Share your dilemmas and get honest opinions from other Mumsnetters.

to distance myself from this acquintance?

13 replies

QuestionforQuentin · 25/10/2017 14:51

I've recently met a local business woman, through mutual friends. I like her a lot and we share similar interests.

She's very interested in my business and seems genuinely supportive of it and therefore me, which I am very grateful for.

However, she is contacting me at least once a day with ideas on how we can work together for mutual benefit to our businesses. Good at first, but now I'm feeling a bit hassled by it.

So as not to dripfeed, our circumstances are different. Her children have grown-up and flown the nest. My children are primary-aged. Her business is her sole source of income, whereas mine is a like a hobby which generates a little bit of profit, and I have another, main job.

I mention that because she has more time and head space to dedicate to her work. This is perhaps while I'm feeling a bit swamped by her communications and stream of entrepreneurial ideas.

So, I'm thinking of delicately distancing myself from her, although not sure how to, as she texts and messages me on Facebook. AIBU though? Should I be supporting a local, kind and thoughtful woman with a good business?

OP posts:
ilovesooty · 25/10/2017 14:55

Why can't you simply thank her for her interest but explain that you aren't on the same page regarding business development?

Mxyzptlk · 25/10/2017 14:56

Thank her and tell her you want to keep your business small for now, as that's what suits you.

QuestionforQuentin · 25/10/2017 14:58

Thanks.

I suppose the difficulty is because she's very, very friendly. Her messages are full of kisses and she's offering all sorts to help my business.

I'm worried I'll appear ungrateful and hurt her feelings.

Right, I've got to tell her straight.

OP posts:
KeepServingTheDrinks · 25/10/2017 15:00

Presumably, it's to help her business as well?

SuperPug · 25/10/2017 15:01

Is she MLM?

CardsforKittens · 25/10/2017 15:16

Business is business - you shouldn't need to worry about her feelings, especially as she isn't actually involved in your business! Just tell her straight that you're happy with your current business model. If she gets upset, that's her choice. A reasonable person will respond with "Oh, ok then" and back off with the business suggestions but remain friendly about other stuff. Any other response is unreasonable and can be ignored.

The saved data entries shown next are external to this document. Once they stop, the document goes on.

[src/rtl/sar_sample_averager.sv]
`default_nettype none
// ============================================================================
//  Module   : sar_sample_averager
//  Purpose  : Captures SAR conversion results on the rising edge of sar_done,
//             re-arms the SAR with a fixed-width restart pulse, and averages
//             1/2/4/8 samples into a handshaked output register.
//  Revision : 1.0  initial release
// ============================================================================
module sar_sample_averager #(
   parameter int RESTART_CYCLES = 2
) (
   input  logic       clk,
   input  logic       rst_n,
   input  logic [7:0] sar_data,
   input  logic       sar_done,
   input  logic [1:0] avg_sel,
   input  logic       out_ready,
   input  logic       clr_overrun,
   output logic       sar_restart,
   output logic [7:0] avg_out,
   output logic       avg_valid,
   output logic       overrun,
   output logic [2:0] sample_cnt
);

   // Restart counter loads with the number of remaining high cycles minus one.
   localparam logic [3:0] RESTART_LAST = 4'(RESTART_CYCLES - 1);

   typedef enum logic [0:0] {
      WAIT_DONE = 1'b0,
      RESTART   = 1'b1
   } state_t;

   state_t      state;
   logic        done_q;
   logic [3:0]  restart_cnt;
   logic [10:0] acc;
   logic [1:0]  sel_q;

   logic        capture;
   logic [1:0]  eff_sel;
   logic [2:0]  last_cnt;
   logic        last_sample;
   logic [10:0] sum;
   logic [7:0]  avg_new;
   logic        complete;
   logic        out_free;

   // Capture decode, effective block size and completed-average arithmetic.
   always_comb begin
      capture  = (state == WAIT_DONE) && sar_done && !done_q;
      // The first capture of a block uses the live select; later ones the latched copy.
      eff_sel  = (sample_cnt == 3'd0) ? avg_sel : sel_q;
      last_cnt = 3'd0;
      case (eff_sel)
         2'd0:    last_cnt = 3'd0;
         2'd1:    last_cnt = 3'd1;
         2'd2:    last_cnt = 3'd3;
         default: last_cnt = 3'd7;
      endcase
      last_sample = (sample_cnt == last_cnt);
      sum         = acc + {3'd0, sar_data};
      avg_new     = 8'(sum >> eff_sel);
      complete    = capture && last_sample;
      out_free    = !avg_valid || out_ready;
   end

   // Edge-detect history for sar_done; tracks the level in every state.
   always_ff @(posedge clk or negedge rst_n) begin
      if (!rst_n) begin
         done_q <= 1'b0;
      end else begin
         done_q <= sar_done;
      end
   end

   // Capture/restart FSM with a registered restart pulse.
   always_ff @(posedge clk or negedge rst_n) begin
      if (!rst_n) begin
         state       <= WAIT_DONE;
         sar_restart <= 1'b0;
         restart_cnt <= 4'd0;
      end else begin
         case (state)
            WAIT_DONE: begin
               if (capture) begin
                  state       <= RESTART;
                  sar_restart <= 1'b1;
                  restart_cnt <= RESTART_LAST;
               end
            end
            RESTART: begin
               if (restart_cnt == 4'd0) begin
                  state       <= WAIT_DONE;
                  sar_restart <= 1'b0;
               end else begin
                  restart_cnt <= restart_cnt - 4'd1;
               end
            end
            default: begin
               state       <= WAIT_DONE;
               sar_restart <= 1'b0;
               restart_cnt <= 4'd0;
            end
         endcase
      end
   end

   // Accumulator, sample counter and per-block select latch.
   always_ff @(posedge clk or negedge rst_n) begin
      if (!rst_n) begin
         acc        <= 11'd0;
         sample_cnt <= 3'd0;
         sel_q      <= 2'd0;
      end else if (capture) begin
         if (sample_cnt == 3'd0) begin
            sel_q <= avg_sel;
         end
         if (last_sample) begin
            acc        <= 11'd0;
            sample_cnt <= 3'd0;
         end else begin
            acc        <= sum;
            sample_cnt <= sample_cnt + 3'd1;
         end
      end
   end

   // Output register with ready/valid handshake; a result arriving while the
   // register is still occupied is dropped and flagged.
   always_ff @(posedge clk or negedge rst_n) begin
      if (!rst_n) begin
         avg_out   <= 8'h00;
         avg_valid <= 1'b0;
      end else if (complete && out_free) begin
         avg_out   <= avg_new;
         avg_valid <= 1'b1;
      end else if (avg_valid && out_ready) begin
         avg_valid <= 1'b0;
      end
   end

   // Sticky overrun; a new overrun event has priority over the clear.
   always_ff @(posedge clk or negedge rst_n) begin
      if (!rst_n) begin
         overrun <= 1'b0;
      end else if (complete && !out_free) begin
         overrun <= 1'b1;
      end else if (clr_overrun) begin
         overrun <= 1'b0;
      end
   end

endmodule
`default_nettype wire
[config.mk]
export PLATFORM = sky130hd
export DESIGN_NAME = sar_sample_averager
export DESIGN_NICKNAME = d
export VERILOG_FILES = /design/src/rtl/sar_sample_averager.sv
export SDC_FILE = /design/constraint.sdc
export NUM_CORES = 1
export LEC_CHECK = 0
export ABC_AREA = 1
export CAP_MARGIN = 30
export CORE_ASPECT_RATIO = 1.1
export CORE_MARGIN = 2
export CORE_UTILIZATION = 50
export DETAILED_ROUTE_END_ITERATION = 8
export PLACE_DENSITY = 0.76
export SLEW_MARGIN = 0
export SYNTH_ARGS = -nofsm -noshare
export SYNTH_HDL_FRONTEND = slang
export SYNTH_SLANG_ARGS = --single-unit
[constraint.sdc]
create_clock -name clk -period 2 [get_ports clk]
set_input_delay 0.4 -clock clk [delete_from_list [all_inputs] [get_ports clk]]
set_output_delay 0.4 -clock clk [all_outputs]
set_load 0.1 [all_outputs]
==> out/qor.csv, run 1 <==
stage,metric,value,unit
timing,Worst Skew,3.15,ps
pwr,sequential power share,19.0,%
timing,setup violation total in the final timing report,0,
timing,Slew Limit Headroom,71.4,%
clock_network,later-pin clock latency in the skew report,290,ps
synthesis,post-synthesis instance total,313,
setup_path,crit-path max FO,6,
setup_path,Top delay family on crit path,simple AND/OR/NAND/NOR gates,
layout,Filler Cells Inserted,324,
timing,Final Hold Fails,0,
layout,"commonest non-fill, non-tap cell in the layout",nand2_1,
clock_network,clock root buffer,clkbuf_8,
timing,Tmin final,1920,ps
pwr,P_int,3010,uW
clock_network,CTS Buf Count,5,
placed_design,post-place setup slack,-463,ps
pwr,Psw,3150,uW
setup_path,Worst path depth,13,
setup_path,CP max stage cell,dfrtp_4,
placed_design,Placer Congestion,0.917,
global_route,pin count of the biggest net entering global routing,34,
floorplanning,num rows,25,
pwr,worst vdd ir,0.00142,V
synthesis,adder-cell share of the synthesized area,7.58,%
timing,Sum Neg Setup Slack,0,ps
synthesis,top_reg_cell synth,dfrtp_1,
clock_network,clk sink count,33,
timing,Final WS setup,83.7,ps
worst_hold_path,hold path endpoint,sar_restart,
layout,share of cells above drive strength 1,31.8,%
pwr,Lkg Pwr,0.00172,uW
layout,"commonest cells after routing, fill and taps aside","nand2_1, buf_4, inv_1",
synthesis,number of library cell types mapped by synthesis,31,
synthesis,Simple-Gate Fraction of Synth Area,37.6,%
pwr,Cell Pwr Density,1890,nW/um^2
timing,f_max,522,MHz
placed_design,Placement Cell Area,2860,um^2
placed_design,port buffer count,28,
layout,# diodes,0,
global_route,grt ovf,0,
setup_path,CP required,2180,ps
detailed_routing,Starting DRT DRC Count,133,
clock_network,Max clock buf depth,2,
global_route,GRT Overall Usage,24.6,%
synthesis,"Seq/Total Area, Yosys",36.8,%
synthesis,syn_nets,341,
floorplanning,Core Footprint,4320,um^2
pwr,Clk pwr share,8.6,%
synthesis,Avg Inst Size Synth,7.17,um^2
setup_path,CP cell instances,clkinv_4 > ha_4 > nand3_2 > nand2_2 > inv_4 > nand3_2 > nand2_1 > nor2_2 > nand2_4 > buf_4 > buf_4 > nand3_1 > nand2_1,
job,Max Cap Violations,0,
worst_hold_path,HP Class,flop to flop,
synthesis,Post-synth EDFFs,0,
detailed_routing,WL per Instance,13.1,um
setup_path,worst r2r src,sample_cnt[1],
floorplanning,die area,5040,um^2
pwr,Comb power frac,72.4,%
detailed_routing,vias after detailed routing,2270,
detailed_routing,vias per std cell,5.11,
placed_design,hpwl dp,4.10,mm
synthesis,largest family of logic cells by synthesized area,simple AND/OR/NAND/NOR gates,
worst_hold_path,hold path depth,2,
synthesis,Seq cells post-synth,33,
floorplanning,Die Y-Extent,74.3,um
global_route,vias in the first global route,2248,
timing,worst slew pin tran,429,ps
synthesis,"Warnings, synthesis",0,
setup_path,critical path type,flop to flop,
floorplanning,Initial Util,52.0,%
clock_network,cts hold-fix bufs,0,
setup_path,Buf/Inv on CP,4,
synthesis,Syn Std Cell Area,2240,um^2
global_route,first-pass GRT wire length,9.41,mm
pwr,sw frac,51.2,%
clock_network,Clock transition at path regs,70,ps
detailed_routing,Detailed Route WL,5.83,mm
setup_path,R2R Setup Slk,80,ps
floorplanning,num ports,29,
setup_path,Worst R2R End,acc[0],
setup_path,Worst setup SP type,flop,
setup_path,Worst R2R Path Depth,13,
synthesis,Compound-Gate Fraction of Synth Area,7.92,%
global_route,initial antenna violation count,0,
worst_hold_path,hold_sp,sar_restart,
clock_network,CTS tree,yes,
floorplanning,die width,67.9,um
setup_path,WP data arrival,2100,ps
detailed_routing,DR pass1 iterations,4,
synthesis,ys async rst share,100,%
layout,"Net count, final",417,
synthesis,multiplexer area fraction after synthesis,0,%
clock_network,H-tree levels,2,
layout,area grow syn2layout,45.4,%
detailed_routing,DRC Markers,0,
setup_path,CP endpoint kind,flop,
timing,Tcrit/Tclk final,95.8,%
layout,design area,3260,um^2
timing,final slew viol count,0,
synthesis,xor and xnor fraction of the mapped netlist area,1.17,%
run_status,status,completed,
detailed_routing,Antenna Nets Post-Route,0,
setup_path,critical path's largest stage delay,500,ps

Papafran · 25/10/2017 15:32

If she's sending kisses she is obviously not a serious businesswoman. I was also going to guess at some sort of MLM and she wants to do joint Younique/Herbalife parties.

Hollowgrams · 25/10/2017 15:35

I think it'd be ok to just let her know you don't have the time for that kind of business development at the minute but would still like to be friends.

Hollowgrams · 25/10/2017 15:36

unless it is some MLM type thing - in which case that's likely to be difficult as she'll probably keep pressuring you.

Smellyrose · 25/10/2017 19:06

I couldn’t take any business person seriously if they filled their email with kisses. As others have asked, is it MLM.?

whoareyoukidding · 25/10/2017 19:08

I don't know what MLM means, but it occurs to me that she might be wanting to take over your business and is schmoozing you. (Sorry if that's what MLM means)

NameChangeFamousFolk · 25/10/2017 19:11

All the xxx's and super-friendliness sounds a bit manipulative/schmoozy to me.

As others have said, just say, 'I haven't got time right now, I'll get back to you if I want to take you up on any of your fab ideas in the future.'

Papafran · 25/10/2017 22:16

MLM is pyramid selling basically. So constantly trying to recruit others so that you can get a cut of their profits. Popular MLMs are Younique, Forever Living, Juice Plus, some candle shite, Herbalife, slimming coffee and many many more. They're all a fat con and their reps always use language like 'babe' and 'hun' and put three million kisses at the end of each message, even if they have never met you.